When I started blogging, I used to rail against reviewers and reviews in all the de rigeur ways. But these complaints betrayed my lived experience. I’m related to a retired (once prominent) critic. Jason Zinoman and I have known each other since I was in short pants. Through my years of blogging, I've become friends with many critics (which made getting my own work reviewed tricky at times). The first theater industry person to notice and champion my directing work was a critic (Terry Teachout) rather than an artistic director. And, as Critic-O-Meter grew into Stagegrade, I found my own opinions about the values of criticism growing with it. Heck, I even wrote a piece recently praising (in certain circumstances) harsh reviews!
When I read my colleagues complaining about critics, about them existing, about the discipline, I just kind of shake my head now. Artists seem particularly confused about the intended audience for reviews. Many of us seem to think reviewers are writing for us (or to us) about our and our colleagues work. They aren’t. Hopefully they spare a thought for us, but their writing is—and should be— intended for the audience.
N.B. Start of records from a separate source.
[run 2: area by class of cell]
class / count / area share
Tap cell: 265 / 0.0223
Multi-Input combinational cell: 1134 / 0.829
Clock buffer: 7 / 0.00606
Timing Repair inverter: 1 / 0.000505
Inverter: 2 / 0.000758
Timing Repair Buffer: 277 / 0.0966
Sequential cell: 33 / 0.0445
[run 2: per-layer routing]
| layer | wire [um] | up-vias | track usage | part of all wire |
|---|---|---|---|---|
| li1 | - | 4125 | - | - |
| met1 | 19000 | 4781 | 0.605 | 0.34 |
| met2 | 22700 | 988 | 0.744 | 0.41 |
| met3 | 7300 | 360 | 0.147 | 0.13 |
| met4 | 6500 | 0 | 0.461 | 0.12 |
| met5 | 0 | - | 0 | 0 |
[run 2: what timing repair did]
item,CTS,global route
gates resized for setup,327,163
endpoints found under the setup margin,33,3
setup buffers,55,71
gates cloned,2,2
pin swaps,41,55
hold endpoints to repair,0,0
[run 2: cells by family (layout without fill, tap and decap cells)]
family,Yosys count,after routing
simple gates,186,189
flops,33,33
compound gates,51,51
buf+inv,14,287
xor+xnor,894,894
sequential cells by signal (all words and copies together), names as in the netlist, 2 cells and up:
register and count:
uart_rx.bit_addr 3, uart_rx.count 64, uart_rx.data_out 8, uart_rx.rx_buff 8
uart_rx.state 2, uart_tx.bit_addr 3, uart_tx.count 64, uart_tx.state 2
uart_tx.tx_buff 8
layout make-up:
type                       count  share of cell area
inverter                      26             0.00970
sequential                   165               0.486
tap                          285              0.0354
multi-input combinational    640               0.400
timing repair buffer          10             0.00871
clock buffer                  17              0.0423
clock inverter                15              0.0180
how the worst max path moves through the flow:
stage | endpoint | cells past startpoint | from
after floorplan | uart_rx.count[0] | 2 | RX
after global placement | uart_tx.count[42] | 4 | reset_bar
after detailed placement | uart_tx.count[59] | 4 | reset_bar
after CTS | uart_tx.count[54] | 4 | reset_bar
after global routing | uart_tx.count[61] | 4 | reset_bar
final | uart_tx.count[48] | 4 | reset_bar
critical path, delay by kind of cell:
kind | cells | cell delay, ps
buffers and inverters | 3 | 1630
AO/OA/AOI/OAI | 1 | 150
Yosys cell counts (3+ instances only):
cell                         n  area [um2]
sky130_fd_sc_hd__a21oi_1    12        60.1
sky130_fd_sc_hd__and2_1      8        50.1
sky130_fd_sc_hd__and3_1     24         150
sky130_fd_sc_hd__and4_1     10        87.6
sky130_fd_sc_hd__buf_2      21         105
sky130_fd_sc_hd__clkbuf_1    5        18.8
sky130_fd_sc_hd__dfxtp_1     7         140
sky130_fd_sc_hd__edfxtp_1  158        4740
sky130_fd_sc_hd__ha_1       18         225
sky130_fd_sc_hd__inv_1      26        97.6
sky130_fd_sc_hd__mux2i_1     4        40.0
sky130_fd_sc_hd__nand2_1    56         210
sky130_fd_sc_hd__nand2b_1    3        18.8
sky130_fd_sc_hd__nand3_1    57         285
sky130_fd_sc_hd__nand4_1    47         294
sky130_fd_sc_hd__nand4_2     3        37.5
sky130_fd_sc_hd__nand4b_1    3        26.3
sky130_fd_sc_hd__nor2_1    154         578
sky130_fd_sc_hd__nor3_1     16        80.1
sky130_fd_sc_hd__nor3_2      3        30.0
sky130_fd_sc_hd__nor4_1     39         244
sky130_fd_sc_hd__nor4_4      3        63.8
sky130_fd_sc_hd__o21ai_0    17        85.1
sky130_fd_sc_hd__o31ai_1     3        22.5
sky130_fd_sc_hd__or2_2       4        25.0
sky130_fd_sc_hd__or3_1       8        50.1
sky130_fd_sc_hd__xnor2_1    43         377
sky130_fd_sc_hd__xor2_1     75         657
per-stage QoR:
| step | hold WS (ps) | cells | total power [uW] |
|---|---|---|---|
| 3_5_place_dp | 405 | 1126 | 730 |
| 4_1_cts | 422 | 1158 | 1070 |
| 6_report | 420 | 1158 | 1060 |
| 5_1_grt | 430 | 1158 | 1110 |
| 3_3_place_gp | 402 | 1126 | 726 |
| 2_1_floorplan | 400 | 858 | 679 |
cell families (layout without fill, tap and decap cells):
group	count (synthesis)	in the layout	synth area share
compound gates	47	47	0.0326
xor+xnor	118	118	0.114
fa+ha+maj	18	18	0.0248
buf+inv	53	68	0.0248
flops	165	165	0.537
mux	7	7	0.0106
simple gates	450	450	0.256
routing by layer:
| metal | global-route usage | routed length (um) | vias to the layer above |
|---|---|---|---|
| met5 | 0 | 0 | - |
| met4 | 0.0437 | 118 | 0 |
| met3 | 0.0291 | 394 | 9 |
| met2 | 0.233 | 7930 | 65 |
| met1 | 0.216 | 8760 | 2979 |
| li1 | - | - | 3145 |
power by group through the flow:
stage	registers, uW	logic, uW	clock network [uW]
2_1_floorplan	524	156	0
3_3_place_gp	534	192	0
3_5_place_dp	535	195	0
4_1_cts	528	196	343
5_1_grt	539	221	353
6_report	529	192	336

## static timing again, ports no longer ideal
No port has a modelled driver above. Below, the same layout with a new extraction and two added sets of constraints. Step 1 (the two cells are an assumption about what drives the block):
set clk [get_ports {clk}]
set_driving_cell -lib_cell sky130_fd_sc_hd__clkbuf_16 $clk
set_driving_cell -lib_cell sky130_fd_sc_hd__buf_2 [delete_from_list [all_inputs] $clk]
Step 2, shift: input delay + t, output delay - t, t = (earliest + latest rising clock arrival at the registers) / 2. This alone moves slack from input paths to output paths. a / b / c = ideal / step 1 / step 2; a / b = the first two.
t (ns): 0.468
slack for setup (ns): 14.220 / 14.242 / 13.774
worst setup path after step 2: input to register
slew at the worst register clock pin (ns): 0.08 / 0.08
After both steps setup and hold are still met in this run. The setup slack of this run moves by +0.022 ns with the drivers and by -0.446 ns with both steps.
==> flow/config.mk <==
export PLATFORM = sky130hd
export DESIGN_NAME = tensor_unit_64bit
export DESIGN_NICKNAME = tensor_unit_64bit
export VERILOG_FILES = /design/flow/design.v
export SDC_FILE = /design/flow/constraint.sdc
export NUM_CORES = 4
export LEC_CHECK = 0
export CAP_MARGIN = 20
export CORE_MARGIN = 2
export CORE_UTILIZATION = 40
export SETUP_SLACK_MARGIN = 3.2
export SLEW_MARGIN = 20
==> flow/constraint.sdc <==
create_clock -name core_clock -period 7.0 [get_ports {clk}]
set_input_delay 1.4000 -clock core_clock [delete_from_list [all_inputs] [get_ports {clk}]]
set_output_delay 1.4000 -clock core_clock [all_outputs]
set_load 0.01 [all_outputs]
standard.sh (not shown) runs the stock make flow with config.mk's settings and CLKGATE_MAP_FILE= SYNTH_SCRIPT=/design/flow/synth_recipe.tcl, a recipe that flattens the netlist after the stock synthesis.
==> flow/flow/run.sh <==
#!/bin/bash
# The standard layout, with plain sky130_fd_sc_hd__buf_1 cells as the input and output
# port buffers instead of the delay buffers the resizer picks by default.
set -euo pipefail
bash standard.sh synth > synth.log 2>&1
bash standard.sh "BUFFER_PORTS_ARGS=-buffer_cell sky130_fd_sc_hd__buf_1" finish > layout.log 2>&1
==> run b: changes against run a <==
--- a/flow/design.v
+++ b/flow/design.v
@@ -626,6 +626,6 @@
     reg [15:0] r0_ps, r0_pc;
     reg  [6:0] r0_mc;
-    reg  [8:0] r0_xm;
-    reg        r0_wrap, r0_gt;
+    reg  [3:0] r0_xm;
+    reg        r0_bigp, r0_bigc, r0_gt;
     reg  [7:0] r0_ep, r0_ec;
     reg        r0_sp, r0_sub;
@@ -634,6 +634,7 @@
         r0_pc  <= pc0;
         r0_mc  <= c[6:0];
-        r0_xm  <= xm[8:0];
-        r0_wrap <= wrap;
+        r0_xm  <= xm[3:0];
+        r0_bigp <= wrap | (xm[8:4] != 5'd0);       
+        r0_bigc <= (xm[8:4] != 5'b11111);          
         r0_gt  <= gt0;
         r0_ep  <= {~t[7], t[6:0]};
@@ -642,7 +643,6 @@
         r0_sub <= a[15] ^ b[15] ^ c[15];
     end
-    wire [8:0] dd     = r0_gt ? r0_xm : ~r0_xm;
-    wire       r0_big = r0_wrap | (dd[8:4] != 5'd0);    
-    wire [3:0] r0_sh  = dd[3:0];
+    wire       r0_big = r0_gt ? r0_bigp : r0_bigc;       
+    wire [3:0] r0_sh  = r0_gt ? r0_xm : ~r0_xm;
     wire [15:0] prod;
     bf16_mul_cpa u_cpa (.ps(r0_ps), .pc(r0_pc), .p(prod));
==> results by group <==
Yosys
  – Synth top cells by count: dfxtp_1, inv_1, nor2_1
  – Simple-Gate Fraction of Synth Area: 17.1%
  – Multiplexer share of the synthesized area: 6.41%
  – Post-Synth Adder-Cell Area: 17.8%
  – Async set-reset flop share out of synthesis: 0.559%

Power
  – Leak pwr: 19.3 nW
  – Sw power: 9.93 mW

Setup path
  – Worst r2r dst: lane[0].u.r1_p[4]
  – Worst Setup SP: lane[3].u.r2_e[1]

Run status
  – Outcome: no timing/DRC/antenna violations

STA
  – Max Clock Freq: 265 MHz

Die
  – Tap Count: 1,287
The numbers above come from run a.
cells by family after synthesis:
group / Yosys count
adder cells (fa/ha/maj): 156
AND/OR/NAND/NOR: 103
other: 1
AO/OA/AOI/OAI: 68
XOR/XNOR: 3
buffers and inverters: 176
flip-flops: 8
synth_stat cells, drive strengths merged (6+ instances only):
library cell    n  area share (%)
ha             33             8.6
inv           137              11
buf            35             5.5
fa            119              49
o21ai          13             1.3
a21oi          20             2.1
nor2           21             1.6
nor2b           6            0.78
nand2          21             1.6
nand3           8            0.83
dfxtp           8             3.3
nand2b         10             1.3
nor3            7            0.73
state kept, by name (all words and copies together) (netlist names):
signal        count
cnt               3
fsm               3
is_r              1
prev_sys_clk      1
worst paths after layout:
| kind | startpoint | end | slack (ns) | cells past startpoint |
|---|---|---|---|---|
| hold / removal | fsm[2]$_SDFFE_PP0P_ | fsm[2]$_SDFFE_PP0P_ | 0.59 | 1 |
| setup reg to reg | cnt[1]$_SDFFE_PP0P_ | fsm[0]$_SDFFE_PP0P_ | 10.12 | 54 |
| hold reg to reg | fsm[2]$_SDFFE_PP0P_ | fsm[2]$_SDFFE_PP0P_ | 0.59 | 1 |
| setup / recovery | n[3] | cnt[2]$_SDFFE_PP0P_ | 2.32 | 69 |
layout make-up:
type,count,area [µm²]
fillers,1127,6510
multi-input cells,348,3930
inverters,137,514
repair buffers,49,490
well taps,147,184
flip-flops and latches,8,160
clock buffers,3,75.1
Background: an optimization exercise with open tools, aiming at small area, a short achievable clock period and few clock cycles. Do not read the settings as production practice. Where RTL was checked, it was by simulation tests only, not by an equivalence proof against the original. Power is estimated from default activity; no workload was simulated.

// axi_slave_ram
module axi_slave_ram #
(
    parameter C_AXI_ADDR_WIDTH = 9,
    parameter C_AXI_DATA_WIDTH = 32,
    parameter STRB_WIDTH = (C_AXI_DATA_WIDTH/8),
    parameter ID_WIDTH = 1,
    parameter PIPELINE_OUTPUT = 0
)
(
    input  wire                   clk,
    input  wire                   rst,
    input  wire [ID_WIDTH-1:0]    s_axi_awid,
    input  wire [C_AXI_ADDR_WIDTH-1:0]  s_axi_awaddr,
    input  wire [7:0]             s_axi_awlen,
    input  wire [2:0]             s_axi_awsize,
    input  wire [1:0]             s_axi_awburst,
    input  wire                   s_axi_awlock,
    input  wire [3:0]             s_axi_awcache,
    input  wire [2:0]             s_axi_awprot,
    input  wire                   s_axi_awvalid,
    output wire                   s_axi_awready,
    input  wire [C_AXI_DATA_WIDTH-1:0]  s_axi_wdata,
    input  wire [STRB_WIDTH-1:0]  s_axi_wstrb,
    input  wire                   s_axi_wlast,
    input  wire                   s_axi_wvalid,
    output wire                   s_axi_wready,
    output wire [ID_WIDTH-1:0]    s_axi_bid,
    output wire [1:0]             s_axi_bresp,
    output wire                   s_axi_bvalid,
    input  wire                   s_axi_bready,
    input  wire [ID_WIDTH-1:0]    s_axi_arid,
    input  wire [C_AXI_ADDR_WIDTH-1:0]  s_axi_araddr,
    input  wire [7:0]             s_axi_arlen,
    input  wire [2:0]             s_axi_arsize,
    input  wire [1:0]             s_axi_arburst,
    input  wire                   s_axi_arlock,
    input  wire [3:0]             s_axi_arcache,
    input  wire [2:0]             s_axi_arprot,
    input  wire                   s_axi_arvalid,
    output wire                   s_axi_arready,
    output wire [ID_WIDTH-1:0]    s_axi_rid,
    output wire [C_AXI_DATA_WIDTH-1:0]  s_axi_rdata,
    output wire [1:0]             s_axi_rresp,
    output wire                   s_axi_rlast,
    output wire                   s_axi_rvalid,
    input  wire                   s_axi_rready
);
Size in the first run: ~10000 cells after synthesis, about 150 I/O pins, ~140000 um2 of cells after synthesis.
==> flow/config.mk <==
export PLATFORM = sky130hd
export DESIGN_NAME = axi_slave_ram
export DESIGN_NICKNAME = axi_slave_ram
export VERILOG_FILES = /design/flow/design.v
export SDC_FILE = /design/flow/constraint.sdc
export NUM_CORES = 8
export LEC_CHECK = 0
export CAP_MARGIN = 20
export CORE_MARGIN = 2
export CORE_UTILIZATION = 60
export CTS_CLUSTER_DIAMETER = 80
export CTS_CLUSTER_SIZE = 30
export PLACE_DENSITY = 0.7
export SETUP_SLACK_MARGIN = 2.6
export SLEW_MARGIN = 20
export SYNTH_HIERARCHICAL = 1
==> flow/constraint.sdc <==
create_clock -name core_clock -period 5.0 [get_ports {clk}]
set_input_delay 1.0000 -clock core_clock [delete_from_list [all_inputs] [get_ports {clk}]]
set_output_delay 1.0000 -clock core_clock [all_outputs]
set_load 0.01 [all_outputs]
standard.sh (not shown) runs the stock make flow with config.mk's settings and CLKGATE_MAP_FILE= SYNTH_SCRIPT=/design/flow/synth_recipe.tcl, a recipe that flattens the netlist after the stock synthesis.
==> flow/flow/run.sh <==
#!/bin/bash
export BUFFER_PORTS_ARGS="-buffer_cell sky130_fd_sc_hd__buf_2"
export MAX_REPAIR_ANTENNAS_ITER_DRT=5
bash standard.sh > standard.log 2>&1
Then changed:
--- a/flow/design.v
+++ b/flow/design.v
@@ -255,76 +255,54 @@
 assign s_axi_rresp   = 2'b00;
 wire ar_hs    = s_axi_arvalid & arready_r;
 wire out_free = !rvalid_r | s_axi_rready;
 wire out_load = out_free & (sk_v | s2_v);
 wire fetch    = rc_v & !sk_v & (!s2_v | out_free);
 wire r_last   = rc_last;
 wire rc_free  = !rc_v | (fetch & r_last);
 wire [1:0] arsize_c = (s_axi_arsize > 3'd2) ? 2'd2 : s_axi_arsize[1:0];
 wire rc_carry = !rc_fixed && ((rc_size == 2'd2) || (rc_size == 2'd1 && rc_off[1]) ||
                               (rc_size == 2'd0 && rc_off == 2'd3));
 wire [1:0] rc_off_inc = (rc_size == 2'd0) ? rc_off + 2'd1 : (rc_size == 2'd1) ? rc_off + 2'd2 : rc_off;
 wire [8:0] new_addr = arq_v ? arq_addr : s_axi_araddr;
-reg [31:0] nb_lo, f_lo, h_lo;    
-reg [3:0]  nb_hi, f_hi, h_hi;
+reg [31:0] rs_lo_n;
+reg [3:0]  rs_hi_n;
 integer q;
 always @* begin
-    if (arq_v) begin
+    rs_hi_n = rs_hi;
+    for (q = 0; q < 16; q = q + 1) begin
+        rs_lo_n[2*q]   = rs_lo[2*q+1];
+        rs_lo_n[2*q+1] = rs_lo[2*q];
+    end
+    if (rc_free && arq_v) begin
         for (q = 0; q < 16; q = q + 1) begin
-            nb_lo[2*q]   = arq_lo[2*q+1];
-            nb_lo[2*q+1] = arq_lo[2*q];
+            rs_lo_n[2*q]   = arq_lo[2*q+1];
+            rs_lo_n[2*q+1] = arq_lo[2*q];
         end
-        nb_hi = arq_hi;
-    end else begin
+        rs_hi_n = arq_hi;
+    end else if (rc_free) begin
         for (q = 0; q < 32; q = q + 1)
-            nb_lo[q] = ({s_axi_araddr[6:3], s_axi_araddr[2] ^ !ph} == q);
+            rs_lo_n[q] = ({s_axi_araddr[6:3], s_axi_araddr[2] ^ !ph} == q);
         for (q = 0; q < 4; q = q + 1)
-            nb_hi[q] = (s_axi_araddr[8:7] == q);
-    end
-    for (q = 0; q < 16; q = q + 1) begin
-        h_lo[2*q]   = rs_lo[2*q+1];
-        h_lo[2*q+1] = rs_lo[2*q];
-    end
-    h_hi = rs_hi;
-    if (!rc_v) begin
-        h_lo = nb_lo;
-        h_hi = nb_hi;
-    end
-    f_lo = h_lo;
-    f_hi = rs_hi;
-    if (rc_carry) begin
+            rs_hi_n[q] = (s_axi_araddr[8:7] == q);
+    end else if (fetch && rc_carry) begin
         if (rc_w0) begin
-            f_lo = {rs_lo[29:0], rs_lo[31:30]};
+            rs_lo_n = {rs_lo[29:0], rs_lo[31:30]};
             if (rs_lo[31] | rs_lo[30])
-                f_hi = {rs_hi[2:0], rs_hi[3]};
+                rs_hi_n = {rs_hi[2:0], rs_hi[3]};
         end else begin
-            f_lo = rs_lo;
+            rs_lo_n = rs_lo;
         end
     end
-    if (r_last) begin
-        f_lo = nb_lo;
-        f_hi = nb_hi;
-    end
 end
-wire [31:0] rs_lo_n;
-wire [3:0]  rs_hi_n;
-genvar gf;
-generate
-    for (gf = 0; gf < 32; gf = gf + 1) begin : g_rslo
-        rm_mux2 u (.s(fetch), .a0(h_lo[gf]), .a1(f_lo[gf]), .y(rs_lo_n[gf]));
-    end
-    for (gf = 0; gf < 4; gf = gf + 1) begin : g_rshi
-        rm_mux2 u (.s(fetch), .a0(h_hi[gf]), .a1(f_hi[gf]), .y(rs_hi_n[gf]));
-    end
-endgenerate
 reg  [NWORDS-1:0] rsel;
 wire [NWORDS-1:0] rsel_n;
 genvar gs;
 generate
     for (gs = 0; gs < NWORDS; gs = gs + 1) begin : g_rsel
         rm_and2 u (.a(rs_lo_n[gs % 32]), .b(rs_hi_n[gs / 32]), .y(rsel_n[gs]));
     end
 endgenerate
 always @(posedge clk)
     rsel <= rsel_n;
 wire [31:0] p_mux [0:3];
 genvar gj, gg, gk;
Final area shrinks slightly.
Flip-flop and latch count is unchanged.
Hold slack gets better by 0.016 ns.
Via count rose slightly.
Fmax falls by a few percent.
Wire length came out higher by a few percent.
Cell count went down slightly.
Combinational power is lower by about a fifth.
Total power went down slightly.
Global-route usage went up by 2.3 points.
Sequential power hardly moves.
Function was not checked in any run of this note: the RTL went through the layout flow alone.

* * *

axi_slave_ram, a different RTL version from the one above (not shown whole).
For scale: about 10000 cells after synthesis, ~4700 flip-flops, about 150 I/O pins, about 140000 sq um of cells after synthesis.
==> flow/config.mk <==
export PLATFORM = sky130hd
export DESIGN_NAME = axi_slave_ram
export DESIGN_NICKNAME = axi_slave_ram
export VERILOG_FILES = /design/flow/design.v
export SDC_FILE = /design/flow/constraint.sdc
export NUM_CORES = 8
export LEC_CHECK = 0
export CAP_MARGIN = 20
export CORE_MARGIN = 2
export CORE_UTILIZATION = 65
export CTS_CLUSTER_DIAMETER = 80
export CTS_CLUSTER_SIZE = 30
export PLACE_DENSITY = 0.75
export SETUP_SLACK_MARGIN = 2.6
export SLEW_MARGIN = 20
export SYNTH_HIERARCHICAL = 1
==> flow/constraint.sdc <==
create_clock -name core_clock -period 5.0 [get_ports {clk}]
set_input_delay 1.0000 -clock core_clock [delete_from_list [all_inputs] [get_ports {clk}]]
set_output_delay 1.0000 -clock core_clock [all_outputs]
set_load 0.01 [all_outputs]
Scripts as last shown in full above: flow/flow/run.sh
Testbench counts at the start, summed over its fixed seeds: cycles 12,407.
==> next run, changes <==
--- a/flow/design.v
+++ b/flow/design.v
@@ -290,46 +290,58 @@
         rm_and2 u (.a(rs_lo_n[gs % 32]), .b(rs_hi_n[gs / 32]), .y(rsel_n[gs]));
     end
 endgenerate
 always @(posedge clk)
     rsel <= rsel_n;
 wire [31:0] p_mux [0:3];
 genvar gj, gg, gk;
 generate
-    for (gk = 0; gk < 4; gk = gk + 1) begin : g_grp
+    for (gk = 0; gk < 3; gk = gk + 1) begin : g_grp
         for (gj = 0; gj < 32; gj = gj + 1) begin : g_rbit
-            wire [11:0] l1;    
+            wire [10:0] l1;    
             wire [2:0]  l2;    
-            for (gg = 0; gg < 10; gg = gg + 1) begin : g_l1
-                rm_aoi222 u (.a0(mem[32*gk+3*gg][gj]), .s0(rsel[32*gk+3*gg]),
-                             .a1(mem[32*gk+3*gg+1][gj]), .s1(rsel[32*gk+3*gg+1]),
-                             .a2(mem[32*gk+3*gg+2][gj]), .s2(rsel[32*gk+3*gg+2]), .y(l1[gg]));
+            for (gg = 0; gg < 11; gg = gg + 1) begin : g_l1
+                rm_aoi222 u (.a0(mem[33*gk+3*gg][gj]), .s0(rsel[33*gk+3*gg]),
+                             .a1(mem[33*gk+3*gg+1][gj]), .s1(rsel[33*gk+3*gg+1]),
+                             .a2(mem[33*gk+3*gg+2][gj]), .s2(rsel[33*gk+3*gg+2]), .y(l1[gg]));
             end
-            rm_aoi22 u10 (.a0(mem[32*gk+30][gj]), .s0(rsel[32*gk+30]),
-                          .a1(mem[32*gk+31][gj]), .s1(rsel[32*gk+31]), .y(l1[10]));
-            assign l1[11] = 1'b1;
             rm_nand4 u20 (.a(l1[0]), .b(l1[1]), .c(l1[2]),  .d(l1[3]),  .y(l2[0]));
             rm_nand4 u21 (.a(l1[4]), .b(l1[5]), .c(l1[6]),  .d(l1[7]),  .y(l2[1]));
             rm_nand3 u22 (.a(l1[8]), .b(l1[9]), .c(l1[10]), .y(l2[2]));
             rm_nor3 u3 (.a(l2[0]), .b(l2[1]), .c(l2[2]), .y(p_mux[gk][gj]));
         end
     end
+    for (gj = 0; gj < 32; gj = gj + 1) begin : g_rbit3
+        wire [9:0] l1;     
+        wire [2:0] l2;     
+        for (gg = 0; gg < 9; gg = gg + 1) begin : g_l1
+            rm_aoi222 u (.a0(mem[99+3*gg][gj]), .s0(rsel[99+3*gg]),
+                         .a1(mem[99+3*gg+1][gj]), .s1(rsel[99+3*gg+1]),
+                         .a2(mem[99+3*gg+2][gj]), .s2(rsel[99+3*gg+2]), .y(l1[gg]));
+        end
+        rm_aoi22 u9 (.a0(mem[126][gj]), .s0(rsel[126]), .a1(mem[127][gj]), .s1(rsel[127]), .y(l1[9]));
+        rm_nand4 u20 (.a(l1[0]), .b(l1[1]), .c(l1[2]), .d(l1[3]), .y(l2[0]));
+        rm_nand3 u21 (.a(l1[4]), .b(l1[5]), .c(l1[6]), .y(l2[1]));
+        rm_nand3 u22 (.a(l1[7]), .b(l1[8]), .c(l1[9]), .y(l2[2]));
+        rm_nor3 u3 (.a(l2[0]), .b(l2[1]), .c(l2[2]), .y(p_mux[3][gj]));
+    end
 endgenerate
 wire [31:0] rdata_d = ~(p_n[0] & p_n[1] & p_n[2] & p_n[3]);
+wire        s2_hold = !s2_adv;
 reg  [31:0] rdata_q;
 reg         rlast_q;
 reg  [ID_WIDTH-1:0] rid_q;
 wire [31:0] rdata_nd;
 wire        rlast_nd;
 wire [ID_WIDTH-1:0] rid_nd;
 genvar go;
 generate
     for (go = 0; go < 32; go = go + 1) begin : g_rdata
-        rm_mux2 u (.s(s2_adv), .a0(rdata_q[go]), .a1(rdata_d[go]), .y(rdata_nd[go]));
+        rm_ao22 u (.a0(s2_adv), .a1(rdata_d[go]), .b0(s2_hold), .b1(rdata_q[go]), .y(rdata_nd[go]));
     end
     for (go = 0; go < ID_WIDTH; go = go + 1) begin : g_rid
         rm_mux2 u (.s(s2_adv), .a0(rid_q[go]), .a1(s2_id[go]), .y(rid_nd[go]));
     end
 endgenerate
 rm_mux2 u_rlast (.s(s2_adv), .a0(rlast_q), .a1(s2_last), .y(rlast_nd));
 always @(posedge clk) begin
     rdata_q <= rdata_nd;
What happened: The new run completed without violations; sequential power is about the same; utilization came out higher by 0.47 points; setup slack loses 0.055 ns; flip-flop and latch count stays the same; critical path depth rose by 3; synthesized area shrinks by 0.57%; total power hardly moves; hold slack gets worse by 0.0033 ns; clock skew decreases by 0.012 ns; register-to-register slack is worse by 0.11 ns.
No functional check of the RTL was part of the second run of this note.

## separate check: timing with driven ports
No port has a modelled driver above. Below, the same layouts with a new extraction and two added sets of constraints.
Step 1: set_driving_cell puts a clkbuf_16 on clk and a buf_2 on each other input, an assumption about the parent block.
Step 2 moves the port delays by t, midway between the first and last clock arrival at a register: inputs arrive t later, outputs are due t later. That takes back most of the time a late clock gives input paths.
a / b / c = ideal / step 1 / step 2; a / b = the first two.
| run | t (ns) | setup WS [ns] | worst setup path at the end | worst register clock-pin slew, ns |
|---|---|---|---|---|
| the first run of note 1 | 0.987 | 2.465 / 2.465 / 1.918 | input to register | 0.12 / 0.12 |
| the second run of note 1 | 0.976 | 2.394 / 2.344 / 1.487 | input to register | 0.12 / 0.12 |
| the first run of note 2 | 0.976 | 2.490 / 2.389 / 1.765 | input to register | 0.12 / 0.12 |
| the second run of note 2 | 0.978 | 2.434 / 2.434 / 1.527 | input to register | 0.12 / 0.12 |
After both steps setup and hold are still met in every run listed.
I do wish that there were more good reviews, though. Reviews that are well written, cogently argued, closely observed, rigorous and generous at the same time. There are a lot of reviewers out there who aren’t good at their jobs. Every time a Broadway show opens, I end up reading at least two dozen reviews and only about half of them would get a passing grade in my writing class. There’s a particular crisis in arts journalism in the editor’s chair. Many of the reviews I read—and I’m even talking about ones for print publication—clearly haven’t had someone else reading over them and asking how the ideas fit together, or, in some egregious cases, checking for basic grammatical issues. But I can’t join my friends in wishing critics didn’t exist. Where would that leave me, after all.
'Critical consensus is largely correct' is a dangerous statement indeed. Cf. the murderous reviews for The Birthday Party, save Harold Hobson; the hosannas for Closer, since reappraised as something like the gaping vacuum that it is; Harvey beating The Glass Menagerie for the Pulitzer, etc. Consensus confirms fashion. Where is Now Barabbas by William Douglas Home -- West End hit of 1949 -- today?